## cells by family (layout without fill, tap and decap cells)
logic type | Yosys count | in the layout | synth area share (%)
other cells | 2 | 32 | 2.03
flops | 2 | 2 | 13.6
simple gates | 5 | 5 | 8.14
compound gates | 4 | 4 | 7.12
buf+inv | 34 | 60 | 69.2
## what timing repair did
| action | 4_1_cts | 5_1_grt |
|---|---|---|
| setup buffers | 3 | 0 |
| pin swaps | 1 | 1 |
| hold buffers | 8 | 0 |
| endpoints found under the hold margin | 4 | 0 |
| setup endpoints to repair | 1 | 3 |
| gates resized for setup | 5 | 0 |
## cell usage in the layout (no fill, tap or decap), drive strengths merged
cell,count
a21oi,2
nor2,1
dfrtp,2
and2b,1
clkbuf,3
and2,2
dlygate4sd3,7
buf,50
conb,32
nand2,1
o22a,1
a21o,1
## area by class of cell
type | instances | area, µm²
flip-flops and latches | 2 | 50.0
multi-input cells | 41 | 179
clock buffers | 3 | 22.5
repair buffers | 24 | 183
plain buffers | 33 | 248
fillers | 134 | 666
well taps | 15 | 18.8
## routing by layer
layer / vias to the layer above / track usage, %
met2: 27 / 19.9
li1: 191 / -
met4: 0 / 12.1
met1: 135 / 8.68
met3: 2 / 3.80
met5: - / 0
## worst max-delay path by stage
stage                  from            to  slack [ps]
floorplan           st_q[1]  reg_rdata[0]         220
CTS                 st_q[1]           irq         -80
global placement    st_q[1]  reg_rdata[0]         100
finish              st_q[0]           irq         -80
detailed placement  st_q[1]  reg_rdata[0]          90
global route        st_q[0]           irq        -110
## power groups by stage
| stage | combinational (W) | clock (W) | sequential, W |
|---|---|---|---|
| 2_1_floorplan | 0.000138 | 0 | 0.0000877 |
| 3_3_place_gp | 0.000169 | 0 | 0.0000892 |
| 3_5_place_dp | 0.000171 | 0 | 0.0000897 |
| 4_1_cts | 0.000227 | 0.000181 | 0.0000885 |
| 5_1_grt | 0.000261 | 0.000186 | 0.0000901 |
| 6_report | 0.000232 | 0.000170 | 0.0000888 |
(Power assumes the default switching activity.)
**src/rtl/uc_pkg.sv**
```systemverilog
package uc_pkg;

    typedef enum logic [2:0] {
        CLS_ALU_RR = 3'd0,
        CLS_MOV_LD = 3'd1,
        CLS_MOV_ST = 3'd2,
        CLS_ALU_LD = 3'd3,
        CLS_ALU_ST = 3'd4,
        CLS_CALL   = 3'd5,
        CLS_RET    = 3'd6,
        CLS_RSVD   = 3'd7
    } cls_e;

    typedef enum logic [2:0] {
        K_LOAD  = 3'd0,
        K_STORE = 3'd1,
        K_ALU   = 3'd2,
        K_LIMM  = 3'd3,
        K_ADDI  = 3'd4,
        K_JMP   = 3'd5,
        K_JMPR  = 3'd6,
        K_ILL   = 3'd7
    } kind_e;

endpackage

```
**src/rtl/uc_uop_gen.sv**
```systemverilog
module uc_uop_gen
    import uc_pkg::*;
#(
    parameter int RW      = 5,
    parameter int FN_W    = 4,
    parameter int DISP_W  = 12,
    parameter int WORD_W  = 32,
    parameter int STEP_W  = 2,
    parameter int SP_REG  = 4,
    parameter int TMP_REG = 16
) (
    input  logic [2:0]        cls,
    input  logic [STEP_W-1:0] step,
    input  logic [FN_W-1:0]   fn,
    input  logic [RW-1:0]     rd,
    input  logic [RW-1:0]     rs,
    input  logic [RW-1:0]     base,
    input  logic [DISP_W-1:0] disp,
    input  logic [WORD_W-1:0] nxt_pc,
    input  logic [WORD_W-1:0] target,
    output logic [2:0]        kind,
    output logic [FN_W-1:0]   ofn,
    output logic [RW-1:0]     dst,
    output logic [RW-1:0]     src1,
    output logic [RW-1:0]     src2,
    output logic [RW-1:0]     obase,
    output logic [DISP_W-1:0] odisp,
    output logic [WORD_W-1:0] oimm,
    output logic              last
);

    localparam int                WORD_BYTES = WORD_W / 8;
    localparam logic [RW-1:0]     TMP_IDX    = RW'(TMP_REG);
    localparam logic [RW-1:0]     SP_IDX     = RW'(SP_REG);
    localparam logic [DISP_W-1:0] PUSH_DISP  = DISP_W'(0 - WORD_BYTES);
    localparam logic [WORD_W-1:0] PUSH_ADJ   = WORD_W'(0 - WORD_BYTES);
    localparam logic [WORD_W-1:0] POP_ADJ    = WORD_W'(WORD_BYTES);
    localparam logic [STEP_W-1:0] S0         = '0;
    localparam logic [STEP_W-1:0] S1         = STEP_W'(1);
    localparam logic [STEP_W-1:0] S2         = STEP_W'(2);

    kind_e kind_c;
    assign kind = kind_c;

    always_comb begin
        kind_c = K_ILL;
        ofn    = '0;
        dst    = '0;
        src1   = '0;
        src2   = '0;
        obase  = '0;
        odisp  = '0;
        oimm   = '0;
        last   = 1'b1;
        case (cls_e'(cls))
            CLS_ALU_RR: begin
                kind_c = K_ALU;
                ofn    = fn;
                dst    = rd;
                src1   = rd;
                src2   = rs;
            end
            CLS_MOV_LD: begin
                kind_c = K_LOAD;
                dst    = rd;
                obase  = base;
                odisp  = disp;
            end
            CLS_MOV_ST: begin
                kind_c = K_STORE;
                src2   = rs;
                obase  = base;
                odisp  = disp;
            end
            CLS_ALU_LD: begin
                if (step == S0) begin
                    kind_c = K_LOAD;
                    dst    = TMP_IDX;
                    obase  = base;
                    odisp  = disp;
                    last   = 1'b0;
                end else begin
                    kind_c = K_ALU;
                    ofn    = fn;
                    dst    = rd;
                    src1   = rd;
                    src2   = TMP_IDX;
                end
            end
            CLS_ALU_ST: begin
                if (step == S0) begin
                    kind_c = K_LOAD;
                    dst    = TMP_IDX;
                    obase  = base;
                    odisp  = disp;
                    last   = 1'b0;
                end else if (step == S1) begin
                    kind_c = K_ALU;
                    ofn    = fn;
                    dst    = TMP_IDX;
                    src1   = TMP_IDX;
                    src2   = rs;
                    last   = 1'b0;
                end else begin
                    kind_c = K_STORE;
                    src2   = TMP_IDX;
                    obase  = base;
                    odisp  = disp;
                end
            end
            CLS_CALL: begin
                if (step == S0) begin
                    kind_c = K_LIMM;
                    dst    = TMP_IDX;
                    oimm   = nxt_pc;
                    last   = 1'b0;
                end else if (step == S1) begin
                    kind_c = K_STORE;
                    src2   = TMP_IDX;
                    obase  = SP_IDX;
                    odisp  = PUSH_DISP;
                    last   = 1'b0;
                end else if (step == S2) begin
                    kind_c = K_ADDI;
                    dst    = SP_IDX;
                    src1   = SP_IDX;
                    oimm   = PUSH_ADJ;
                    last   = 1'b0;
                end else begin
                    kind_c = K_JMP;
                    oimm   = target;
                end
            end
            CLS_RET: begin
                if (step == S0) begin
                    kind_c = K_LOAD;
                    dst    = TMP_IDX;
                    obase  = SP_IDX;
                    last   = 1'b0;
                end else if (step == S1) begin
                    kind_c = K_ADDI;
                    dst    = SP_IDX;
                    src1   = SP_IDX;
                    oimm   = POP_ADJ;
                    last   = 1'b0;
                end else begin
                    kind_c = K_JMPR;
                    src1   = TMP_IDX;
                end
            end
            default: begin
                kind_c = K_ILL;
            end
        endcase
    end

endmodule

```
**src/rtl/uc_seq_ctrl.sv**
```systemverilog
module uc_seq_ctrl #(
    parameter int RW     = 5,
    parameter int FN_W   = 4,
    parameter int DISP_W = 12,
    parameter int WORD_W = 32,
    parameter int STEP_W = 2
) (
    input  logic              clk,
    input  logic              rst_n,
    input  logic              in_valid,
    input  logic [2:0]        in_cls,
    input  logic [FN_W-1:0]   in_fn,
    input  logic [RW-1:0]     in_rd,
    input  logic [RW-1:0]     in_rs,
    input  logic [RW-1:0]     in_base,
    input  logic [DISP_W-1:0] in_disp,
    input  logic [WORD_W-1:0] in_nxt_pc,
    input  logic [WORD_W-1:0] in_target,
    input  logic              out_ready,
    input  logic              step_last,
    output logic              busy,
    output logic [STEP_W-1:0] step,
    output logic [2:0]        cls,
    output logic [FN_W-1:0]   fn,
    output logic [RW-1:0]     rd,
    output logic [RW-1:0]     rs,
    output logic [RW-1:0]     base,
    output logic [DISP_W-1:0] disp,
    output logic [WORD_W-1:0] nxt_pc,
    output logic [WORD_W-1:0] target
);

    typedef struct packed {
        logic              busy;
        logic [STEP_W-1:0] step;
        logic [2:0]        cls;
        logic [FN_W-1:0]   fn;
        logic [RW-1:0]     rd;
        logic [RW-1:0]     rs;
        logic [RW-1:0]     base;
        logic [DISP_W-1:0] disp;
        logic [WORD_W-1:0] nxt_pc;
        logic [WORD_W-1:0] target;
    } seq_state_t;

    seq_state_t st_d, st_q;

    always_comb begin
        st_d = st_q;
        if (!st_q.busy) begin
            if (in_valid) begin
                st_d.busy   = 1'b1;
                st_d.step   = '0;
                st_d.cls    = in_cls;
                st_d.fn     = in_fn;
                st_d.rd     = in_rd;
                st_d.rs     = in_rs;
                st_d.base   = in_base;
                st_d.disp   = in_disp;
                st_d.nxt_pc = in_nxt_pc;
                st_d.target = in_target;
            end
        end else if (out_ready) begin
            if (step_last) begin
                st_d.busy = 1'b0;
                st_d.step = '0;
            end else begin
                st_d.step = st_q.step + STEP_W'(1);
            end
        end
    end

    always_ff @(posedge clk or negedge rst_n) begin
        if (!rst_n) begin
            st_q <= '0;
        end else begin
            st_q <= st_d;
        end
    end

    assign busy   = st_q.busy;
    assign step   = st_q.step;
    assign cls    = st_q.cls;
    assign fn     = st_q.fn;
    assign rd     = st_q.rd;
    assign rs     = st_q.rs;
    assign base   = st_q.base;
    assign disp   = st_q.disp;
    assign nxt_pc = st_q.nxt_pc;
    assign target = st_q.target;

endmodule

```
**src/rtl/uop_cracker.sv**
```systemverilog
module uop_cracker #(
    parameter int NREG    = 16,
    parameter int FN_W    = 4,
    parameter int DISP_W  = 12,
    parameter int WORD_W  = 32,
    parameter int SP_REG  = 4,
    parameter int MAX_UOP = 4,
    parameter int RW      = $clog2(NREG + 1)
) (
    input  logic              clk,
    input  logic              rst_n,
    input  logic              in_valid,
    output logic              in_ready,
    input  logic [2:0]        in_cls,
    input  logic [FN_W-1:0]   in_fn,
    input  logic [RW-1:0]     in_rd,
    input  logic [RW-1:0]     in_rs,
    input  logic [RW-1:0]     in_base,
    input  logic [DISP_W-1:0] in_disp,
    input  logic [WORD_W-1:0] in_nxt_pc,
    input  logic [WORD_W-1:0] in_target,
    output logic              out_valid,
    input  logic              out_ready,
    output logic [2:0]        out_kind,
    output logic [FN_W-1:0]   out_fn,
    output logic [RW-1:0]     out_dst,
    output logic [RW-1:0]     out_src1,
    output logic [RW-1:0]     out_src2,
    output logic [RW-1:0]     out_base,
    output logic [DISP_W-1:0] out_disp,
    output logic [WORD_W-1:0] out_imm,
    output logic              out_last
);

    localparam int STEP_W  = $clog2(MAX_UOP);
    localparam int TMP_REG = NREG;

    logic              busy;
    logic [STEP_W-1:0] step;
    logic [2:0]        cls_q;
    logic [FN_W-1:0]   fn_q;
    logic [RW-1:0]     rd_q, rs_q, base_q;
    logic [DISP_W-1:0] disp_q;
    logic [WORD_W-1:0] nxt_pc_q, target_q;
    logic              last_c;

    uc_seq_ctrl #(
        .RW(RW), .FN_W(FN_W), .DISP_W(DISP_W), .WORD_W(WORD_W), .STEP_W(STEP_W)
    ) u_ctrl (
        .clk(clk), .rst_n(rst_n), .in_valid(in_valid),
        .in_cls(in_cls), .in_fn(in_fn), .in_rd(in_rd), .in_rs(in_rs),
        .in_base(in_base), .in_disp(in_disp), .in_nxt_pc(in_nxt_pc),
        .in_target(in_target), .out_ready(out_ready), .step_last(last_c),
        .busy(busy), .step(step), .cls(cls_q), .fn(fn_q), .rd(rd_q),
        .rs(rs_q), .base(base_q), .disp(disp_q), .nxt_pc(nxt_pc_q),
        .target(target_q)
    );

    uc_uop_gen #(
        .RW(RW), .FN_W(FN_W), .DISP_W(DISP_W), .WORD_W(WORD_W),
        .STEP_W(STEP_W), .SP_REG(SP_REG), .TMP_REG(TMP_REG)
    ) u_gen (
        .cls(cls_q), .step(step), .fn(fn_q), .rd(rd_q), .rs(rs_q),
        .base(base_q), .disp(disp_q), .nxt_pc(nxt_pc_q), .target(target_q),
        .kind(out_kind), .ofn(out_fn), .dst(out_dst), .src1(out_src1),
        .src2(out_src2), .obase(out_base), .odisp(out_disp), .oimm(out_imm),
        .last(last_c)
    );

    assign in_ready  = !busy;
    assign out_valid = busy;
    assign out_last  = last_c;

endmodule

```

-.-.-

Problem requirements:
Restate, word for word, the listing above from its first line through the line that contains "0.000170 | 0.0000888 |", keeping both of those lines.

Written solution:
## cells by family (layout without fill, tap and decap cells)
logic type | Yosys count | in the layout | synth area share (%)
other cells | 2 | 32 | 2.03
flops | 2 | 2 | 13.6
simple gates | 5 | 5 | 8.14
compound gates | 4 | 4 | 7.12
buf+inv | 34 | 60 | 69.2
## what timing repair did
| action | 4_1_cts | 5_1_grt |
|---|---|---|
| setup buffers | 3 | 0 |
| pin swaps | 1 | 1 |
| hold buffers | 8 | 0 |
| endpoints found under the hold margin | 4 | 0 |
| setup endpoints to repair | 1 | 3 |
| gates resized for setup | 5 | 0 |
## cell usage in the layout (no fill, tap or decap), drive strengths merged
cell,count
a21oi,2
nor2,1
dfrtp,2
and2b,1
clkbuf,3
and2,2
dlygate4sd3,7
buf,50
conb,32
nand2,1
o22a,1
a21o,1
## area by class of cell
type | instances | area, µm²
flip-flops and latches | 2 | 50.0
multi-input cells | 41 | 179
clock buffers | 3 | 22.5
repair buffers | 24 | 183
plain buffers | 33 | 248
fillers | 134 | 666
well taps | 15 | 18.8
## routing by layer
layer / vias to the layer above / track usage, %
met2: 27 / 19.9
li1: 191 / -
met4: 0 / 12.1
met1: 135 / 8.68
met3: 2 / 3.80
met5: - / 0
## worst max-delay path by stage
stage                  from            to  slack [ps]
floorplan           st_q[1]  reg_rdata[0]         220
CTS                 st_q[1]           irq         -80
global placement    st_q[1]  reg_rdata[0]         100
finish              st_q[0]           irq         -80
detailed placement  st_q[1]  reg_rdata[0]          90
global route        st_q[0]           irq        -110
## power groups by stage
| stage | combinational (W) | clock (W) | sequential, W |
|---|---|---|---|
| 2_1_floorplan | 0.000138 | 0 | 0.0000877 |
| 3_3_place_gp | 0.000169 | 0 | 0.0000892 |
| 3_5_place_dp | 0.000171 | 0 | 0.0000897 |
| 4_1_cts | 0.000227 | 0.000181 | 0.0000885 |
| 5_1_grt | 0.000261 | 0.000186 | 0.0000901 |
| 6_report | 0.000232 | 0.000170 | 0.0000888 |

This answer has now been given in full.